Blue Bella Ltd
- Trade name: Bluebella
- Type: Private
- Industry: LingerieRetail
- Founded: 2005
- Founder: Emily Bendell
- Headquarters: Brickfields, Unit 201, 37 Cremer Street, London, England
- Key people: Emily Bendell
- Net income: ▲£14.8 million (2022)
- Total assets: ▲£4.5 million (2022)
- Website: http://www.bluebella.com

= Bluebella =

British lingerie company

Bluebella is a British lingerie company founded in 2005 by Emily Bendell, with operations in the UK, US, Australia, France and Italy. It is headquartered in London, United Kingdom.

Early investors included James Averdieck, founder of Gü, the investor network Incito Ventures and the South East Seed Fund. Bluebella was the first company to get funds from the London-based female investor club Addidi Business Angels.

The business experienced rapid growth, doubling turnover every 12 months from 2007 to 2010.

==History==
Company founder Emily Bendell studied philosophy, politics and economics at Magdalen College, Oxford, and worked as a journalist on a legal journal for a few years, before founding Bluebella in 2005.

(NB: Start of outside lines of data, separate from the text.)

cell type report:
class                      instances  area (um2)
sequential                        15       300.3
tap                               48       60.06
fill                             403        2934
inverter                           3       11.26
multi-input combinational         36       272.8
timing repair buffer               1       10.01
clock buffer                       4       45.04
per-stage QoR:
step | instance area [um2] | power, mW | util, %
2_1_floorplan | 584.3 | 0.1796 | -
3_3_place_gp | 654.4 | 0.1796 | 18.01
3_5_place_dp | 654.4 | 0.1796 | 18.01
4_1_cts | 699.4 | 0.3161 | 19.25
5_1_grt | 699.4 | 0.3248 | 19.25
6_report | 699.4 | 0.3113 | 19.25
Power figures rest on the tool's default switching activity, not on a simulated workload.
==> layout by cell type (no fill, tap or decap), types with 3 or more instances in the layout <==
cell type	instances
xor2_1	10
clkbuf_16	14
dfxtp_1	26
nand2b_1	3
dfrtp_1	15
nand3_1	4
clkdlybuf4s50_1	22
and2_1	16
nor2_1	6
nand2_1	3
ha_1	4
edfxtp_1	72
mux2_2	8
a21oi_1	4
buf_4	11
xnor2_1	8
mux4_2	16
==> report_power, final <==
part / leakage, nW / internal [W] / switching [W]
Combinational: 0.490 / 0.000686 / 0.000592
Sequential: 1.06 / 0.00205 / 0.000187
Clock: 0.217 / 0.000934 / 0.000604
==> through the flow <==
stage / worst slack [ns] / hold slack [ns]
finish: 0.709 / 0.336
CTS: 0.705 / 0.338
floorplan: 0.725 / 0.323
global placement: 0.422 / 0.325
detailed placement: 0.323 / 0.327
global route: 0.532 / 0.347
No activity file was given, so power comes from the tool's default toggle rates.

Bendell road-tested her idea for six months, doing parties for friends and family members. She told Jazz FM's Elliot Moss: "It was just me in my bedroom initially. I'd go out and do the orders, then I’d do all the packing and, if someone called, I'd answer the phones too."

In an interview with the fashion industry trade magazine Drapers, Bendell explained how she overcame sexism to secure investment from well-connected female investors. "There is an issue in this country, particularly with female-focused businesses, because the investment community is very male dominated. Before crowd-funding, we had previously been through some angel investor rounds. The business angel community is 95% male and typically invest in businesses they understand and have experience of. After one early round of funding, I was quite disillusioned and just put on an event myself, cold-calling high-net worth women asking them to come along."

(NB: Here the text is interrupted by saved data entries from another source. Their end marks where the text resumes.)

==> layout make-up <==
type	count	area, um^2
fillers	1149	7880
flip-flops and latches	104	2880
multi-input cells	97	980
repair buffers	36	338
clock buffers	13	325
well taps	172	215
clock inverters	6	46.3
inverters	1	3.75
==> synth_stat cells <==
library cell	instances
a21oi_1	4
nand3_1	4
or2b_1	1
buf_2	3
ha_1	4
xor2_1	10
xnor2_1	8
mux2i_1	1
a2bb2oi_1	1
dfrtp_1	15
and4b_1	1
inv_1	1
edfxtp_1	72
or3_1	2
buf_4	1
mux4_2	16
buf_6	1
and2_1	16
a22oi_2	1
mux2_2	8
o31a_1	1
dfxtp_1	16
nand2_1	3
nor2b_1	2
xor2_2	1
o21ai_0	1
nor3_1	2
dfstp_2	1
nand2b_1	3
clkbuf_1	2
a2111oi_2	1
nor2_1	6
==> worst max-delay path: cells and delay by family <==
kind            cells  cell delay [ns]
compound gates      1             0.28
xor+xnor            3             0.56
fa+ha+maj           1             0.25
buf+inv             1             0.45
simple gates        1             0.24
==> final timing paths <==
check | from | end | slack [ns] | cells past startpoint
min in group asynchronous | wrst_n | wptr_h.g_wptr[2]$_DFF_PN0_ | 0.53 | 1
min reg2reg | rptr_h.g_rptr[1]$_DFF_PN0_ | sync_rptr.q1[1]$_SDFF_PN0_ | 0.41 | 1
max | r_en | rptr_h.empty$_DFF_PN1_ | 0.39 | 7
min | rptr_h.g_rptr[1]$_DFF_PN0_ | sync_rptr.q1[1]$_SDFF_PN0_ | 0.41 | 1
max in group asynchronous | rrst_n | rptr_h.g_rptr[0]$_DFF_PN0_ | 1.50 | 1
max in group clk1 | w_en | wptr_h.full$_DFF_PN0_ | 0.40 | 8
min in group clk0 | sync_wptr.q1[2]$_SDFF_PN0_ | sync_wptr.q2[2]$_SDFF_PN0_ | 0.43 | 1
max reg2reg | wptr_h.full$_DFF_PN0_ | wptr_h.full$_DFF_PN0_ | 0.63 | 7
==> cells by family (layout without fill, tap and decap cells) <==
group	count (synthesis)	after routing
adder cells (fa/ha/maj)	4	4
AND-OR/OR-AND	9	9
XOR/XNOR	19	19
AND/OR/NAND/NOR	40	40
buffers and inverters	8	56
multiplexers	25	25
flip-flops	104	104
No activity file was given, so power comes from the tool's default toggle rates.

By 2008, Bluebella had 100 agents operating across the UK. Other online retailers, including ASOS and Figleaves, began stocking Bluebella's lingerie range.

In February 2014, the department store Selfridges announced that it would be stocking Bluebella lingerie. For 2014, sales tripled to £3.7 million, with a profit of £347,000 against a £430,300 loss the previous year, boosted by Tesco selling their Fifty Shades range.

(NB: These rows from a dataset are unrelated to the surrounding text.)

==> ./design.v <==
module uart_tx #(
    parameter int CLK_FREQ = 50000000,
    parameter int BAUD_RATE = 115200,
    parameter bit PARITY_ODD = 0  
)(
    input  logic       clk,
    input  logic       rst,
    input  logic       tx_start_i,  
    input  logic [7:0] tx_data_i,   
    output logic       tx_busy_o,   
    output logic       tx_line_o,   
    output logic       error_o      
);
    localparam int CLKS_PER_BIT = CLK_FREQ / BAUD_RATE;
    typedef enum logic [2:0] {
        IDLE,
        START,
        DATA,
        PARITY,
        STOP
    } state_t;
    state_t state;
    logic [15:0] clk_count;
    logic [2:0]  bit_index;
    logic [7:0]  data_reg;
    logic        parity_bit;
    always_ff @(posedge clk or posedge rst) begin
        if (rst) begin
            state      <= IDLE;
            tx_busy_o  <= 0;
            tx_line_o  <= 1;  
            clk_count  <= 0;
            bit_index  <= 0;
            error_o    <= 0;
            parity_bit <= 0;
        end else begin
            error_o <= 0;
            case (state)
                IDLE: begin
                    tx_line_o  <= 1;
                    tx_busy_o  <= 0;
                    clk_count  <= 0;
                    bit_index  <= 0;
                    if (tx_start_i) begin
                        data_reg   <= tx_data_i;
                        parity_bit <= (PARITY_ODD) ? ~(^tx_data_i) : (^tx_data_i);
                        state      <= START;
                        tx_busy_o  <= 1;
                    end
                end
                START: begin
                    if (tx_start_i) error_o <= 1;
                    tx_line_o <= 0;  
                    if (clk_count < CLKS_PER_BIT - 1) begin
                        clk_count <= clk_count + 1;
                    end else begin
                        clk_count <= 0;
                        state     <= DATA;
                    end
                end
                DATA: begin
                    if (tx_start_i) error_o <= 1;
                    tx_line_o <= data_reg[bit_index];  
                    if (clk_count < CLKS_PER_BIT - 1) begin
                        clk_count <= clk_count + 1;
                    end else begin
                        clk_count <= 0;
                        if (bit_index < 7) begin
                            bit_index <= bit_index + 1;
                        end else begin
                            bit_index <= 0;
                            state     <= PARITY;  
                        end
                    end
                end
                PARITY: begin
                    if (tx_start_i) error_o <= 1;
                    tx_line_o <= parity_bit;
                    if (clk_count < CLKS_PER_BIT - 1) begin
                        clk_count <= clk_count + 1;
                    end else begin
                        clk_count <= 0;
                        state     <= STOP;
                    end
                end
                STOP: begin
                    if (tx_start_i) error_o <= 1;
                    tx_line_o <= 1;  
                    if (clk_count < CLKS_PER_BIT - 1) begin
                        clk_count <= clk_count + 1;
                    end else begin
                        clk_count <= 0;
                        state     <= IDLE;
                        tx_busy_o <= 0;
                    end
                end
            endcase
        end
    end
endmodule
==> ./run.sh <==
#!/bin/bash
# OpenROAD 26Q1-2900-gdf79404cd8, Yosys 0.63+post, stock flow scripts
make -C /OpenROAD-flow-scripts/flow DESIGN_CONFIG=/design/flow/config.mk WORK_HOME=/design/flow/orfs finish
==> ./config.mk <==
export PLATFORM = sky130hd
export DESIGN_NAME = uart_tx
export DESIGN_NICKNAME = uart_tx
export VERILOG_FILES = /design/flow/design.v
export SDC_FILE = /design/flow/constraint.sdc
export NUM_CORES = 4
export LEC_CHECK = 1
export CORE_UTILIZATION = 40
==> ./constraint.sdc <==
current_design uart_tx

set clk_period 2.1
set clk_io_pct 0.2

create_clock -name clk0 -period $clk_period [get_ports {clk}]

set non_clock_inputs [all_inputs -no_clocks]
set_input_delay [expr $clk_period * $clk_io_pct] -clock clk0 $non_clock_inputs
set_output_delay [expr $clk_period * $clk_io_pct] -clock clk0 [all_outputs]
==> reports/metrics.cfg <==
[place]
place_congestion = 0.8509
dp_slack_ns = 0.04402
hpwl_um = 2692
io_buffers = 13

[global_route]
grt_overflow_total = 0
grt_max_degree = 15
first_global_vias = 1541
grt_pass1_wl_um = 6810
grt_use_total = 0.1801
antenna_found_initial = 0

[final_layout]
layout-drive-gt1-share = 0.1472
flop_area_sq_um = 943.4
comb_area_sq_um = 840.8
syn2layout_area_growth_pct = 21.03
fill_cells = 377
largest_reg_flops = 16

[critical_path]
cp-end-kind = flip-flop
crit_arrival_ns = 2.20
ff2ff_path_depth = 4
r2r-start = clk_count[12]
critPathMaxFanout = 6
required_ns = 2.30
crit_path_start_kind = flip-flop
r2r_slack_ns = 0.1
worstSetupPathType = flip-flop to flip-flop
r2r-end = clk_count[4]

[drt]
dr.pass1.iters = 4
vias = 1477
drt_iter0_drc = 129
drc = 0
diodes = 0
routedWlPerCell_um = 14.83
via_per_inst = 5.932
drt_wl_total_um = 3693
antenna_left = 0

[synthesis]
syn_area_sq_mm = 0.001814
ys_seq_frac = 0.5200
synth_flops = 36
yosys.cell_types.count = 42
async_flop_share = 0.7778
ys_cells = 172
yosysWarnings = 1
synth_cells = 172
yosys.stat.chipArea_sq_mm = 0.001814
syn_area_per_cell_sq_um = 10.55
ff_type = dfrtp_1
edf_count = 8

[timing]
fmax_ghz = 0.4999
fin_skew_ns = 0.004785
setup_violations = 0
finalCritPeriodShare = 0.9526
final.setup.worst_slack_ns = 0.09955
rsz0062_at_grt = no
tns_ns = 0
finalHoldViolCount = 0
drv_slew = 0
slew_headroom = 0.6490
tightestPinTransition_ns = 0.5225
min_period_ns = 2.000

[cts]
cts.path.max_buffers = 2
cts-root-buf = clkbuf_8
postCtsSetupRepairBufs = 0
cts_tree = built
cts-htree-levels = 2
clock_sinks = 36
cts-resized-gates = 1
clock_latency_ns = 0.28
clk_transition_reported_paths_ns = 0.07
cts_hold_buf = 0
cts_made_buffers = 5

[floorplanning]
die_w_um = 69.35
coreArea_sq_mm = 0.004354
fp_util = 0.4167
die-area_sq_mm = 0.004809
die_h_um = 69.35
fp-row-count = 24
io_pins = 14

[flow_run]
maxCapViolations = 0
tool_warnings = 26

[power_and_ir_drop]
powerDensity_mw_per_mm2 = 626.8
ir_drop_mv = 0.3554
p_leak_nw = 0.9203
total_power_w = 0.001376

[status]
status = completed

[min_path]
hp-class = primary input to asynchronous set/reset pin

==> cell usage after synthesis (4+ instances only) <==
cell type	instances	share of area
dfrtp_1	26	0.36
nand2_1	16	0.033
o21ai_0	12	0.033
nand3_1	11	0.030
edfxtp_1	8	0.13
inv_1	8	0.017
nor2_1	8	0.017
xnor2_1	7	0.034
a22oi_1	6	0.025
a31oi_1	6	0.021
clkbuf_1	6	0.012
or4_1	5	0.021
nor3_1	4	0.011
o31ai_1	4	0.017
or3_1	4	0.014
==> kinds of logic (layout without fill, tap and decap cells) <==
group	count (synthesis)	after routing	share of synthesized area
xor gates and xnor gates	8	8	0.03862
and+or+nand+nor	62	62	0.1841
adders and majority gates	3	3	0.02069
DFF	36	36	0.5200
AOI/OAI and AO/OA	44	44	0.1648
buffers and inverters	14	39	0.02897
muxes	5	5	0.04276
==> metal layers <==
metal	GRT usage	wire length, um	up-vias
li1	-	-	700
met1	0.2622	1604	715
met2	0.2934	1800	58
met5	0	0	-
met3	0.04720	255	4
met4	0.02268	31	0
==> cell usage in the layout, fill, tap and decap left out, types with 2 or more instances in the layout <==
master and count:
clkdlybuf4s50_1 13, dfstp_2 2, a22o_1 2, xnor2_1 7, buf_4 10, o2bb2a_1 3
a22oi_1 6, ha_1 3, a31oi_1 6, or3_1 4, edfxtp_1 8, nor2_1 8
mux4_2 2, and3_1 2, a21oi_1 3, inv_1 8, nand2_1 16, nand3_1 10
mux2_2 2, and4_1 2, nand4_1 3, nor3_1 4, o21ai_0 12, or4_1 5
o31ai_1 4, clkbuf_8 5, dfrtp_1 26
==> area by class of cell <==
class                           instances  share of cell area
Timing Repair Buffer                   23             0.09345
Inverter                                8             0.01368
Clock inverter                          3             0.01937
Sequential cell                        36              0.4296
Tap cell                               52             0.02963
Clock buffer                            5             0.03134
Multi-Input combinational cell        122              0.3829
==> stage by stage <==
step                        util  hold WS (ns)  instances  instance area [sq um]
final                     0.5043        0.4687        249                   2196
after global routing      0.5043        0.5263        249                   2196
after global placement    0.4736        0.5000        241                   2062
after detailed placement  0.4736        0.5061        241                   2062
after CTS                 0.5006        0.4758        249                   2180
after floorplan                -        0.4501        172                   1814
==> power by group <==
part           switching, W  internal (W)   total, W
clock network      0.000247      0.000351   0.000598
logic             0.0000269     0.0000354  0.0000623
registers       0.000000231      0.000715   0.000716
==> worst max-delay path, stage by stage, from the launching register on <==
cell     delay [ns]
dfrtp_1        0.44
or4_4          0.57
or2_4          0.28
or4_1          0.46
a31oi_1        0.17
==> how the worst max path moves through the flow <==
stage,endpoint,from,slack [ns]
CTS,clk_count[12],clk_count[0],0.09
global route,clk_count[12],clk_count[0],0.003
finish,clk_count[4],clk_count[12],0.1
Power is estimated from default activity; no workload was simulated.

The company raised over £1m in a crowd-fund in December 2016 to expand into the US. By summer 2018 they were stocked in Bloomingdale's and Nordstrom department stores and online retailers Revolve and ShopBop. They had media coverage, with actress Maggie Gyllenhaal and singer Nicki Minaj wearing their lingerie in photo shoots.

In 2016, Bluebella worked with three GB Olympic athletes on a body confidence campaign, #BeStrongBeBeautiful, to get more schoolgirls into sport and fitness. The company launched the campaign, as statistics showed that more than half of secondary school girls drop out of sport after the age of 13 because of body issues and negative experiences of PE lessons. Windsurfer Bryony Shaw, shooter Amber Hill and Paralympic long-jumper Stefanie Reid did a shoot in Bluebella lingerie and discussed their body confidence issues growing up to try to encourage girls to do more sport and fitness activities.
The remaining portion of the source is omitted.